▶ **Work order**:
Using the listing below, print exactly everything from the line with "(state == SHIFT);" down to the line with "8'h00 : rx_dout;", both included, and nothing more.

Records provided START

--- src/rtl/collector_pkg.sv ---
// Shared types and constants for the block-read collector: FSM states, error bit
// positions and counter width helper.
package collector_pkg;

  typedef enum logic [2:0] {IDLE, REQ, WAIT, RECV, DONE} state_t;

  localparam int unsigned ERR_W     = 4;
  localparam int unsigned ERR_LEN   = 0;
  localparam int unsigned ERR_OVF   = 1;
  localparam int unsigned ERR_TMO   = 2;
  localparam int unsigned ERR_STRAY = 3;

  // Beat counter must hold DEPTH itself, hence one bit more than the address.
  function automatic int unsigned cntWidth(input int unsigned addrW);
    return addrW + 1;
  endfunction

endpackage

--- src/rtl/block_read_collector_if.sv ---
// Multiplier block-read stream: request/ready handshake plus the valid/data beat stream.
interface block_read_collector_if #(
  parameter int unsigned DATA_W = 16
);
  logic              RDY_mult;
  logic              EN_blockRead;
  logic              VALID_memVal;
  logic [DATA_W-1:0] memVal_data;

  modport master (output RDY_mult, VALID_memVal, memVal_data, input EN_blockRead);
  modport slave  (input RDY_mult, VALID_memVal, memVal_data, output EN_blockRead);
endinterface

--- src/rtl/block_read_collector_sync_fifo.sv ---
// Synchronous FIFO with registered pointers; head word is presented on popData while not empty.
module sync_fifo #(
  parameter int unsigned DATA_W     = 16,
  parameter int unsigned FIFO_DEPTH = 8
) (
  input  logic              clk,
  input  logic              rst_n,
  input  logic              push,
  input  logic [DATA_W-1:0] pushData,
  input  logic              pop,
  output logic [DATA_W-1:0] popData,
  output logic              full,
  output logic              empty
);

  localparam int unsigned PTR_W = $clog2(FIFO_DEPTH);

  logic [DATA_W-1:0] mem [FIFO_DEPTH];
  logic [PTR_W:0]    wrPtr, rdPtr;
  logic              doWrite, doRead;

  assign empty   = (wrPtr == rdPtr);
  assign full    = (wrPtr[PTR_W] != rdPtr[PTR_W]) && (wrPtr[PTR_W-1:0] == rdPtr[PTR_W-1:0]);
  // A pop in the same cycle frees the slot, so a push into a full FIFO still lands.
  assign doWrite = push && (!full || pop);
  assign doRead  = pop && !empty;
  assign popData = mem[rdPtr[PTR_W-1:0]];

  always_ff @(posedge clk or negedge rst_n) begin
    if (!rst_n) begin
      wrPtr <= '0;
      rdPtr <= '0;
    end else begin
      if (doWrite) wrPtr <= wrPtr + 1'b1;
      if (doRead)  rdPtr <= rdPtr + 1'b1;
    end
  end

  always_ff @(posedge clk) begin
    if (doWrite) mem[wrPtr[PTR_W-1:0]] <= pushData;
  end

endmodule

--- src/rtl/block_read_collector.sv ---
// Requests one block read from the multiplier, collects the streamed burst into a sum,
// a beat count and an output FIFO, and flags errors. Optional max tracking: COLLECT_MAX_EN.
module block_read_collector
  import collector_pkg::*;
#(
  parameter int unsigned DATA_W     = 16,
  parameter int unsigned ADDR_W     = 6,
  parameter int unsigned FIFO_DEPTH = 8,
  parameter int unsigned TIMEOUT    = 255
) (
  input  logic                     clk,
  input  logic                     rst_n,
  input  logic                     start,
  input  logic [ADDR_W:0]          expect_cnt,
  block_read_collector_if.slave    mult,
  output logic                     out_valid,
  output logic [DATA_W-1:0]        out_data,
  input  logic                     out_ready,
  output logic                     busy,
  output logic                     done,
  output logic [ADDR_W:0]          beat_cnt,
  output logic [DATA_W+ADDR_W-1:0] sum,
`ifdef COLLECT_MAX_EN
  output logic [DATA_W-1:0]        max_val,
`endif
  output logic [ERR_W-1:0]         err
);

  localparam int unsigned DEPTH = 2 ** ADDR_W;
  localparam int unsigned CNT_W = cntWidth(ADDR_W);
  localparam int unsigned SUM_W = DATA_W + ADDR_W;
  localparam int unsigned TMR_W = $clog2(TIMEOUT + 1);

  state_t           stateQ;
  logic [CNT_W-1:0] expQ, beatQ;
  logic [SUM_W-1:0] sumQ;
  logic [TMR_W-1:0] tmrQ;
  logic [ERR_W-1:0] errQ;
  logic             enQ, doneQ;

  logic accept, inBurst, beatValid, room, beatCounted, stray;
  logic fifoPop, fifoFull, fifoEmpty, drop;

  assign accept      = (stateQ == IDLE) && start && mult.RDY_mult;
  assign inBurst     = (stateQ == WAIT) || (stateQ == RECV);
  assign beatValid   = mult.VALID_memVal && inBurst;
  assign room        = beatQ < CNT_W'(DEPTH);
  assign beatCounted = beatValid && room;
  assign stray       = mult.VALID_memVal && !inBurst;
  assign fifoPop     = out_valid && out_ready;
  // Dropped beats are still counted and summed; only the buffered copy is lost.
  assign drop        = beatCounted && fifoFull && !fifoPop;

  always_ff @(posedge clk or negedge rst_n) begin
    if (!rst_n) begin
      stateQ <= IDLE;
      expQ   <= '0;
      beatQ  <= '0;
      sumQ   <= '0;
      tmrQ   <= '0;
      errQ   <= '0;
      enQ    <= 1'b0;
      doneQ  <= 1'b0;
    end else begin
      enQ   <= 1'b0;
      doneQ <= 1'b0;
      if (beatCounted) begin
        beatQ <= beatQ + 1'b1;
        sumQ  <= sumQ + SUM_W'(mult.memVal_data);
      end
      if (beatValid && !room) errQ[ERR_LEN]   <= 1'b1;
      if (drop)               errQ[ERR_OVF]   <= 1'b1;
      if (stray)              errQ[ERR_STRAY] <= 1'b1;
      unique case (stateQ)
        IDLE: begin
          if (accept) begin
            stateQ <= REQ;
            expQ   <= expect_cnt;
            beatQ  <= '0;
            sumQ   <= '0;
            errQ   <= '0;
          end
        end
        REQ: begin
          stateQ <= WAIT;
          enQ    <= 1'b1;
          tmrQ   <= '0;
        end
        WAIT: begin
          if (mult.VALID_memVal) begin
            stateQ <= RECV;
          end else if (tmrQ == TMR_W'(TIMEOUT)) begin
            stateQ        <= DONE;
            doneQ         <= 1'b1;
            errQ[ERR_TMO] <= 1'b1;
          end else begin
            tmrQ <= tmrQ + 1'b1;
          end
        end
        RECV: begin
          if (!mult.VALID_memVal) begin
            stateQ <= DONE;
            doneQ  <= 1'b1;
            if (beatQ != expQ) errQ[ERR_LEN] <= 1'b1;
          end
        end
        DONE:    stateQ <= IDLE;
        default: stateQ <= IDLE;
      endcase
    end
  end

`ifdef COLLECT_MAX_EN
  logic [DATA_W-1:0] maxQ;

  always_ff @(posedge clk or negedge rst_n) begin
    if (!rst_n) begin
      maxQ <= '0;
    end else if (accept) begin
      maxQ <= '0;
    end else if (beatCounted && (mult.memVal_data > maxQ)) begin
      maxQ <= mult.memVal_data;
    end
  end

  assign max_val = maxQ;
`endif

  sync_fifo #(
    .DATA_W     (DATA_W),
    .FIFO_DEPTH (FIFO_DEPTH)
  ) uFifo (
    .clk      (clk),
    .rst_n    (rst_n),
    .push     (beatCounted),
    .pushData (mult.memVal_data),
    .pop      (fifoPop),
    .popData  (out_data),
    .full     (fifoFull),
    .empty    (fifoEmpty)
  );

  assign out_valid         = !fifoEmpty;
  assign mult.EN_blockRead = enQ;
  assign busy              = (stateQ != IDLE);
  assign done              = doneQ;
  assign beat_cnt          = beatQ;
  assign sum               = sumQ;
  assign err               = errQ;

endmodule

Records provided END
Records provided START

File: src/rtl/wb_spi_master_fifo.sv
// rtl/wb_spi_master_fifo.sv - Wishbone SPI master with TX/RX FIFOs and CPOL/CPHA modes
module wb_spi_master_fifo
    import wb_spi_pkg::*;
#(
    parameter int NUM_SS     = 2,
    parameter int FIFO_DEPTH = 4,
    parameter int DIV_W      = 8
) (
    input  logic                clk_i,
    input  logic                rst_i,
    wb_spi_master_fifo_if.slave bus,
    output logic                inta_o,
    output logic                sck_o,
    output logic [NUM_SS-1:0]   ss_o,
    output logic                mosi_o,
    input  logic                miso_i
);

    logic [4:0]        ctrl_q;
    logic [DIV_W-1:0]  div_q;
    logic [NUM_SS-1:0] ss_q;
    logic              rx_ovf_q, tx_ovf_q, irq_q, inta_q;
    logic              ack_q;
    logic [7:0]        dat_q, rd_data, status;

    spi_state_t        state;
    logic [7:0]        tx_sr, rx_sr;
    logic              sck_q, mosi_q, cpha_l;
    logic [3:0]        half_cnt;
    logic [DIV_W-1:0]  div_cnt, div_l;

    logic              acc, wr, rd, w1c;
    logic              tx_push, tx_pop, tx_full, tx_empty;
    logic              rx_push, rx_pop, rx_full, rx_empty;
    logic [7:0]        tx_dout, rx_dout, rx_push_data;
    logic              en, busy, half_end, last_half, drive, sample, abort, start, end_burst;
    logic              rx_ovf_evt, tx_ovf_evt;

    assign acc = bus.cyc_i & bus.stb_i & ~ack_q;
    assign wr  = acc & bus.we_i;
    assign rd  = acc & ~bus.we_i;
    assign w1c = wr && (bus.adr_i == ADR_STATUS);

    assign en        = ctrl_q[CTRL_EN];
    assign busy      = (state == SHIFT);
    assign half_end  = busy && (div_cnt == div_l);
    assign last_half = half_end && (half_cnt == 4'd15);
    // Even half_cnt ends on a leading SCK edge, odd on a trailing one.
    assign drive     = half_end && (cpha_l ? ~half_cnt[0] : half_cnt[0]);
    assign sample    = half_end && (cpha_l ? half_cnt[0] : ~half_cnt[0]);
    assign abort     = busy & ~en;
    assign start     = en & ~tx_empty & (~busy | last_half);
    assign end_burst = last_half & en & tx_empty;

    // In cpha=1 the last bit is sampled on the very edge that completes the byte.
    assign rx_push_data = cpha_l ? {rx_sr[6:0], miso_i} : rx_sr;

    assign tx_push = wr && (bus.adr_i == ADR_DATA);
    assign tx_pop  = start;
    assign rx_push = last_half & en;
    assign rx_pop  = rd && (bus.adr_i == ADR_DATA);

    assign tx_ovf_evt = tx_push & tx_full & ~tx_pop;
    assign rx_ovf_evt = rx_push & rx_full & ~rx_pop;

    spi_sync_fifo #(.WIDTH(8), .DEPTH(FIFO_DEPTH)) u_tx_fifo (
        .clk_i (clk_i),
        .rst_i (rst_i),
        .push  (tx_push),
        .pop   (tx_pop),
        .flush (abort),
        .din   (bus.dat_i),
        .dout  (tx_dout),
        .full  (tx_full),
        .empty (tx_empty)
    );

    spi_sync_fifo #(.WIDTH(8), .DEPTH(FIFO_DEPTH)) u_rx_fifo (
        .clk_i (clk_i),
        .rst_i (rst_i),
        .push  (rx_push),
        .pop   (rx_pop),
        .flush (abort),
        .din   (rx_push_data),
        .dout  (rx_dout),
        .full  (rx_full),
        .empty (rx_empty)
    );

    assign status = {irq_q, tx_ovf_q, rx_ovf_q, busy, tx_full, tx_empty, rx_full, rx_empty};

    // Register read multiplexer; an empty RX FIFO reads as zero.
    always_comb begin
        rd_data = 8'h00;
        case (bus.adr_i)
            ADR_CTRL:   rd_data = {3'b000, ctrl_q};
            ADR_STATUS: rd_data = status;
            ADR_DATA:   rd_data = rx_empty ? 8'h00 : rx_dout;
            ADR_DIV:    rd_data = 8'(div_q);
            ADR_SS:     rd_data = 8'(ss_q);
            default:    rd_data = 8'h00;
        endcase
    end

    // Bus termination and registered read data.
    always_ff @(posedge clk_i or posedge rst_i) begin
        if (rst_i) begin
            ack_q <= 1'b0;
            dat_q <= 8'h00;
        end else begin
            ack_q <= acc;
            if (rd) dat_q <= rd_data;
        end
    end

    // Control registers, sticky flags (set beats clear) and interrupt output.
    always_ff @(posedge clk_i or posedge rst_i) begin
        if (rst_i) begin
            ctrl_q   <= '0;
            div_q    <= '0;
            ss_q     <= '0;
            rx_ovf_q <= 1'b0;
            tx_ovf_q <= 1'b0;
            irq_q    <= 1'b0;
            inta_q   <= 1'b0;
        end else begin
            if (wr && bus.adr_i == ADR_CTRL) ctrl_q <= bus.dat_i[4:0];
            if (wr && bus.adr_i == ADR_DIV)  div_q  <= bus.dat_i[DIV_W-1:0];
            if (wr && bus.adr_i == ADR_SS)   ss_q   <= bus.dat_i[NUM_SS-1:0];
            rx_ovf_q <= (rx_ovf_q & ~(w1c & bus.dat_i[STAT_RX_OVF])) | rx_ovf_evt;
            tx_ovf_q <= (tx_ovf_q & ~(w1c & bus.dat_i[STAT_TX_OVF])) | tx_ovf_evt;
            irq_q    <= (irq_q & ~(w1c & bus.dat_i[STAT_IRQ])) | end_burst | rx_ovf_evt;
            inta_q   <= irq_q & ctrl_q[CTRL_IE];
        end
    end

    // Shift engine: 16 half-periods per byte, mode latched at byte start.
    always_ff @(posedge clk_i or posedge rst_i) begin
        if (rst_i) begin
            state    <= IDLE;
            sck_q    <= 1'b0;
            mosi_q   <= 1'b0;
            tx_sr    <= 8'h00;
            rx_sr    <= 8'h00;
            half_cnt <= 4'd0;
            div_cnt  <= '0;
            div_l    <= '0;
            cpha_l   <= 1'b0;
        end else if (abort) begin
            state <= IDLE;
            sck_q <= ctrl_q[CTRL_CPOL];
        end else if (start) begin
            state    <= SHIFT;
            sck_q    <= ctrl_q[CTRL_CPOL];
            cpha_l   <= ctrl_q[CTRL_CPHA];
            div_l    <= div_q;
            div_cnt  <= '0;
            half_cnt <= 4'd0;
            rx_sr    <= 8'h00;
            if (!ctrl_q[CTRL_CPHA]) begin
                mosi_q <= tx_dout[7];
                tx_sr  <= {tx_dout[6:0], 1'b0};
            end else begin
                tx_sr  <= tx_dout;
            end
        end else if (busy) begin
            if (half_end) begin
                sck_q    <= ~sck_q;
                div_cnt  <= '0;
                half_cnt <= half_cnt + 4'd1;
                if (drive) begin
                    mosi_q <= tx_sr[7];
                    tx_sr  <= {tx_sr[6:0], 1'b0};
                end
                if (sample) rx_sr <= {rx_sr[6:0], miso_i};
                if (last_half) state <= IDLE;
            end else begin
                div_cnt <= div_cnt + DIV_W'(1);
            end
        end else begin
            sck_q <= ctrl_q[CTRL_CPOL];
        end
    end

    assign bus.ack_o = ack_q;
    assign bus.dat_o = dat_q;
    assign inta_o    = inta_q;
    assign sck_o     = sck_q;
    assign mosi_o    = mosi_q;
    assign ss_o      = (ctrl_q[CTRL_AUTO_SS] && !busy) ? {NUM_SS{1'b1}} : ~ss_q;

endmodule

Records provided END
Records provided START

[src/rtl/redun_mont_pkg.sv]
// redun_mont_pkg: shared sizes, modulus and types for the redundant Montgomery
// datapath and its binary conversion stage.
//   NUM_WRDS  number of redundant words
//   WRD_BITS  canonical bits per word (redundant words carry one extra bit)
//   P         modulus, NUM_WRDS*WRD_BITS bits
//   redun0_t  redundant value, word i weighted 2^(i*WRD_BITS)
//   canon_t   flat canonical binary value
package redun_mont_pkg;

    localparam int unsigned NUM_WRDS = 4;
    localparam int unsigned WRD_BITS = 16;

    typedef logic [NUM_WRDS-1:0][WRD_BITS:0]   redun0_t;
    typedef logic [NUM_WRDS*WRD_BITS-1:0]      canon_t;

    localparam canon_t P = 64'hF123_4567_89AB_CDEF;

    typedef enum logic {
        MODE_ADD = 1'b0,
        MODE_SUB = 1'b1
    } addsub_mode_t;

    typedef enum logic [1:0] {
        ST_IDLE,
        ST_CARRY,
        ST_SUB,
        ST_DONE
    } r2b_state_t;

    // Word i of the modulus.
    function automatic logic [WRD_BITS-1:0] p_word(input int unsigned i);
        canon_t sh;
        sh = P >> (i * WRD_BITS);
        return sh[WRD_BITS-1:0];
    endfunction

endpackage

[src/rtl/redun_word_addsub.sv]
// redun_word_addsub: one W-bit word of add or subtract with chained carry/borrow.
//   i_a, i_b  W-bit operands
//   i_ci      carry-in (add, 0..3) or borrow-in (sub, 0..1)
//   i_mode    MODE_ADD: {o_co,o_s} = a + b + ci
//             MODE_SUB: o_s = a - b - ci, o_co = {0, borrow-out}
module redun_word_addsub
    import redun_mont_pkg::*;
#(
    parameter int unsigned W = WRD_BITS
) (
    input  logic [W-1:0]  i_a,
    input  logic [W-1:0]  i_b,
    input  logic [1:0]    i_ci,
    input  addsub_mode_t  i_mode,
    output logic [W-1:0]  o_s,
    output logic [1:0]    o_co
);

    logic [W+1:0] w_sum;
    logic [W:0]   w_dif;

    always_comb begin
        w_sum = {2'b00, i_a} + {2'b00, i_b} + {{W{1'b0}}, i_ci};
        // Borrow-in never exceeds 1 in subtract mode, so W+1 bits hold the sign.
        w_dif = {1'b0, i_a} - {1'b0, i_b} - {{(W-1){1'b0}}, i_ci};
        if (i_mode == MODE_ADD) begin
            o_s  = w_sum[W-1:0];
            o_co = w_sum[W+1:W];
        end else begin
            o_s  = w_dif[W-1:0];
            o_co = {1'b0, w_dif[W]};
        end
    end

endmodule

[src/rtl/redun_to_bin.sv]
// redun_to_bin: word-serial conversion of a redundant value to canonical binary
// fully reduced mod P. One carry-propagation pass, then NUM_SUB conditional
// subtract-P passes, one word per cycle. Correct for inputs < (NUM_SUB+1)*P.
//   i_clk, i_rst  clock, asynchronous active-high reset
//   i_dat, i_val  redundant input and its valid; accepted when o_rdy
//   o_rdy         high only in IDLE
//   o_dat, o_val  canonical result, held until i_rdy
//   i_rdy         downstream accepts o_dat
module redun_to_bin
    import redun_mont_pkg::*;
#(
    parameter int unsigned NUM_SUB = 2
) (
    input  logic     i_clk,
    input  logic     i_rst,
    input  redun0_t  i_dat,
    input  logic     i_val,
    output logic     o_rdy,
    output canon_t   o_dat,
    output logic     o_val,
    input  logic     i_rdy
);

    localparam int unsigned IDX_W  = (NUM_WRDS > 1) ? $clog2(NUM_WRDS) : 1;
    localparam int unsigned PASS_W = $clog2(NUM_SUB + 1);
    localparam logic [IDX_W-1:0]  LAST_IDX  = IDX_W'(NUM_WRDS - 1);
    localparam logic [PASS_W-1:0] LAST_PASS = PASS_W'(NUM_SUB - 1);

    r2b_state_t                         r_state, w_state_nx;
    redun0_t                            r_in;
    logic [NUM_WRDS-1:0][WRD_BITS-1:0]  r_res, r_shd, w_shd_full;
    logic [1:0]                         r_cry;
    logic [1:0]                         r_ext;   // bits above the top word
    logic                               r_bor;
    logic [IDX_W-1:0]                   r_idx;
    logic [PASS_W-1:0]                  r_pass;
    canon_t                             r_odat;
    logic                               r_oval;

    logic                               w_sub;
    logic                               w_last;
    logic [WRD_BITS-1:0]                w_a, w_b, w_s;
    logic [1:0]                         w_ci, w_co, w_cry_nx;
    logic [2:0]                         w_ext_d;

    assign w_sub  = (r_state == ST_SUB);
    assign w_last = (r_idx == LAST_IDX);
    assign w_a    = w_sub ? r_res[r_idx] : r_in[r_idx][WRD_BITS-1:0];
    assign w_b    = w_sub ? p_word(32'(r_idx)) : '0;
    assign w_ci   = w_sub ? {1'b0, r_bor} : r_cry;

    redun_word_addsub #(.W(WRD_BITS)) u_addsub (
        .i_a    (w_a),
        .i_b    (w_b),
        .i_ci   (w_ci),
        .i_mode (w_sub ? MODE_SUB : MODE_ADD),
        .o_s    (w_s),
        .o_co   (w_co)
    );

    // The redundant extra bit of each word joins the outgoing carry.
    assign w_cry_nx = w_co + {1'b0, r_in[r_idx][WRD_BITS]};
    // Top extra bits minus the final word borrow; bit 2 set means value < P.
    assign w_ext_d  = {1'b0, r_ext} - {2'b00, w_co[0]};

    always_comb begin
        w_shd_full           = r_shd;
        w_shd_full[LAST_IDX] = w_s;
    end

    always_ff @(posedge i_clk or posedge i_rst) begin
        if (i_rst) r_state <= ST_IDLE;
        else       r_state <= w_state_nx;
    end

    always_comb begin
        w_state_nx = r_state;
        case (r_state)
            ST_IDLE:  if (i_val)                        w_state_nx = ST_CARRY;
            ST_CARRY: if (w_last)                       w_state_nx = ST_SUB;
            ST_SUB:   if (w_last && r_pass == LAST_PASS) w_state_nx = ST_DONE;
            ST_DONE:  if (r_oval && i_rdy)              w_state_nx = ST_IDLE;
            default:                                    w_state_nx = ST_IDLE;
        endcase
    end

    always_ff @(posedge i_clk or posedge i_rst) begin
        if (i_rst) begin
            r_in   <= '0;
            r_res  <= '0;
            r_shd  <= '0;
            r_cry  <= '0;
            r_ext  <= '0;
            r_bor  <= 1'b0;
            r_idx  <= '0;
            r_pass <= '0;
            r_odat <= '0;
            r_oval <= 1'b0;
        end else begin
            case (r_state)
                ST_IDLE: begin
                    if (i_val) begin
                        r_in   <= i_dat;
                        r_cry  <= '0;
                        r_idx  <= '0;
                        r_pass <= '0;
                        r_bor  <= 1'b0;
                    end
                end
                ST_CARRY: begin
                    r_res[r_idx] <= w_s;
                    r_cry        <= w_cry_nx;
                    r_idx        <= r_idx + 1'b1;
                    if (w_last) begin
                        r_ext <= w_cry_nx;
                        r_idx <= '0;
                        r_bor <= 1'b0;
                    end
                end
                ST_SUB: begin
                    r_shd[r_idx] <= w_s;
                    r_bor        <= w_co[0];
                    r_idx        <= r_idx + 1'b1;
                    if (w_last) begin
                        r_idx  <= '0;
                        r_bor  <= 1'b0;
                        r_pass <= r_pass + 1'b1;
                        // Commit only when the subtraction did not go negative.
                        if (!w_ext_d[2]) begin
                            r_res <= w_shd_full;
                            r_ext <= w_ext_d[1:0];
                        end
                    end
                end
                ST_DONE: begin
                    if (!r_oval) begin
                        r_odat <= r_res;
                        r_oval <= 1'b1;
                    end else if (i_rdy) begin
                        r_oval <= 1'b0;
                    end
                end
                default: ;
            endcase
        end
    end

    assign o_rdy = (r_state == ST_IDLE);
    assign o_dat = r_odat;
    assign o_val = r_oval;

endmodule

Records provided END

▶ **Answer area**:
    assign busy      = (state == SHIFT);
    assign half_end  = busy && (div_cnt == div_l);
    assign last_half = half_end && (half_cnt == 4'd15);
    // Even half_cnt ends on a leading SCK edge, odd on a trailing one.
    assign drive     = half_end && (cpha_l ? ~half_cnt[0] : half_cnt[0]);
    assign sample    = half_end && (cpha_l ? half_cnt[0] : ~half_cnt[0]);
    assign abort     = busy & ~en;
    assign start     = en & ~tx_empty & (~busy | last_half);
    assign end_burst = last_half & en & tx_empty;

    // In cpha=1 the last bit is sampled on the very edge that completes the byte.
    assign rx_push_data = cpha_l ? {rx_sr[6:0], miso_i} : rx_sr;

    assign tx_push = wr && (bus.adr_i == ADR_DATA);
    assign tx_pop  = start;
    assign rx_push = last_half & en;
    assign rx_pop  = rd && (bus.adr_i == ADR_DATA);

    assign tx_ovf_evt = tx_push & tx_full & ~tx_pop;
    assign rx_ovf_evt = rx_push & rx_full & ~rx_pop;

    spi_sync_fifo #(.WIDTH(8), .DEPTH(FIFO_DEPTH)) u_tx_fifo (
        .clk_i (clk_i),
        .rst_i (rst_i),
        .push  (tx_push),
        .pop   (tx_pop),
        .flush (abort),
        .din   (bus.dat_i),
        .dout  (tx_dout),
        .full  (tx_full),
        .empty (tx_empty)
    );

    spi_sync_fifo #(.WIDTH(8), .DEPTH(FIFO_DEPTH)) u_rx_fifo (
        .clk_i (clk_i),
        .rst_i (rst_i),
        .push  (rx_push),
        .pop   (rx_pop),
        .flush (abort),
        .din   (rx_push_data),
        .dout  (rx_dout),
        .full  (rx_full),
        .empty (rx_empty)
    );

    assign status = {irq_q, tx_ovf_q, rx_ovf_q, busy, tx_full, tx_empty, rx_full, rx_empty};

    // Register read multiplexer; an empty RX FIFO reads as zero.
    always_comb begin
        rd_data = 8'h00;
        case (bus.adr_i)
            ADR_CTRL:   rd_data = {3'b000, ctrl_q};
            ADR_STATUS: rd_data = status;
            ADR_DATA:   rd_data = rx_empty ? 8'h00 : rx_dout;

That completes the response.